Following a fatal car bomb — detonated remotely in Juárez less than two weeks after the “successful” election Pascual referenced — comparisons abounded between the violence traffickers and their enforcers and that of Middle Eastern terrorists with extreme agendas. He does not minimize the horrors wrought by traffickers but argues that their brand of terror lacks a key ingredient.

“Cartels have undertaken ruthless behavior, and it should be condemned," Pascual said. "But what we also have not seen from the cartels is a political ideology or a religious ideology, and we need to make that distinction." Those tactics could warrant a shift in certain strategies, he said, but the lines should not be blurred to link the cartels with “terrorist activities with an ideology.”

A tale of two borders

Sarukhan, the Mexican ambassador, says that despite mounting tensions over immigration and border security, cooperation between the U.S. and his country has risen to a level not seen since the negotiation of the North American Free Trade Agreement. Invoking a classic line from Dickens, he said it's “the best of times and the worst of times” for relations between the two nations.

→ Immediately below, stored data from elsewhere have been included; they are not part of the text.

This design comes from an exercise in tuning for small area and a short achievable clock period on the open sky130 flow, not from production work. RTL that was checked went through simulation tests only; none was proved equivalent to the original. The RTL of run 2 was laid out without a check of its function. Power figures rest on the tool's default switching activity, not on a simulated workload.

==> flow/design.v, too long to show whole: its modules and the start of the top module <==
// module fpm: 3121 lines
// module fadd: 4 lines
// module bsel: 5 lines
// module ao22: 3 lines
// module hadd: 4 lines
module fpm(
    input [32:1] a,
    input [32:1] b,
    input clk,
    input rst,
    input in_valid,
    output [32:1] c,
    output out_valid
    );
  // ...
==> flow/run.sh <==
#!/bin/bash
# synth_recipe.tcl (not shown) runs the flow's synth.tcl, then flattens the netlist and writes it again
# the make line also repeats each setting of config.mk as NAME=value (left out here)
make -C /OpenROAD-flow-scripts/flow DESIGN_CONFIG=/design/flow/config.mk WORK_HOME=/design/flow/orfs CLKGATE_MAP_FILE= SYNTH_SCRIPT=/design/flow/synth_recipe.tcl finish
==> flow/config.mk <==
export PLATFORM = sky130hd
export DESIGN_NAME = fpm
export DESIGN_NICKNAME = fpm
export VERILOG_FILES = /design/flow/design.v
export SDC_FILE = /design/flow/constraint.sdc
export NUM_CORES = 4
export LEC_CHECK = 0
export CAP_MARGIN = 50
export CORE_MARGIN = 2
export CORE_UTILIZATION = 60
export SETUP_SLACK_MARGIN = 2.7
export SLEW_MARGIN = 70
export SYNTH_HIERARCHICAL = 1
export SYNTH_MINIMUM_KEEP_SIZE = 0
export TNS_END_PERCENT = 0
==> flow/constraint.sdc <==
create_clock -name core_clock -period 5.0 [get_ports {clk}]
set_input_delay 1.0000 -clock core_clock [delete_from_list [all_inputs] [get_ports {clk}]]
set_output_delay 1.0000 -clock core_clock [all_outputs]
set_load 0.01 [all_outputs]
==> flow_metrics.tcl, run 1 <==
set metrics [dict create \
    outcome "no timing/DRC/antenna violations" \
    yosysWarnings 7 \
    r2r_cells 9 \
    vias_per_cell 6.123 \
    tapCellCount 461 \
    nNetsFinal 2539 \
    num-multi-input-gates 1349 \
    wl_met2_microns 28440 \
    clock_power_mw 2.92 \
    clkbuf_count 62 \
    hold_start "q2_w_S0_3" \
    synth_common_cells "dfxtp_1 (387), xor2_1 (285), a22o_1 (264), fa_1 (252), ha_1 (111)" \
    met3_usage 0.08575 \
    p_comb_frac 0.481 \
    mostFrequentLayoutCell "dfxtp_1" \
    ys_types 46 \
    clk_pin_slew_worst_paths_ns 0.06 \
    stdcell_count 2600 \
    cp.required_ns 5.45 \
    synth_seq_cells 387 \
    pre_cts_ws_ns 0.9848 \
    track_usage 0.3304 \
    seq_cells 387 \
    place_congestion 0.8738 \
    p_comb_mw 7.54 \
    p_int_mw 9.912 \
    synth_edf_count 0 \
    synthXorXnorAreaFrac 0.1299 \
]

“Despite the naysayers and the cable TV pundits out there, it behooves Mexico to make sure the border is secure in both directions," he said. "And we’ve been working together since 9/11, but even more forcefully since President Calderón and President Obama have been working together." Sarukhan said this joint effort to realize the symbiotic relationship has led to an unprecedented number of security forces along the border.

“I am going to continue to bang my drum on this issue," he said of the international cooperation. "There are individuals out there … seeking to decouple the United States and Mexico. [T]here could be nothing more dangerous and more problematic to what we’ve been doing together.” 

But the worst of times, he said, can be seen in the lack of confidence that many, if not most, citizens from both countries have in their leaders. Another sign: state governments in the U.S. taking it upon themselves to pass draconian immigration laws and deploy troops to the border, reacting to a perceived federal failure to act.

“This extremely healthy, strong, forward-moving formal and diplomatic bilateral relationship is witnessing a paradoxical movement in the other direction," he said. "Public opinion on both sides of the border feels completely alienated." He cited bitter reaction on the Mexican side to the passage of Arizona’s controversial SB 1070 and the anger that reverberated in Ciudad Juárez after the shooting death of teenager Sergio Adrían Hernández Güereca — at the hands of a U.S. Border Patrol agent — following an alleged rock-throwing incident on the concrete banks of the Rio Grande. “These public perceptions are poisoning the well of this bilateral relationship,” he said.

Also on the “worst” list is the failure of Congress to craft comprehensive immigration reform, which he termed a bipartisan failure. “There is no issue more important to the future of this bilateral relationship," he said. “We both have responsibilities.”

As opposed to the negotiation of NAFTA two decades ago, he added, the private sectors of both countries are today completely absent in the debate over how to reform immigration policy in a mutually agreeable fashion agreeable.

“It’s not surprising," he said. "All human beings are goal-oriented, and NAFTA was a big, juicy carrot. Both private sectors had a very clear objective. But we need the private sectors on both sides of the border to re-engage with one another — with politicians from Washington, D.C., and politicians from Mexico City — and move this agenda forward."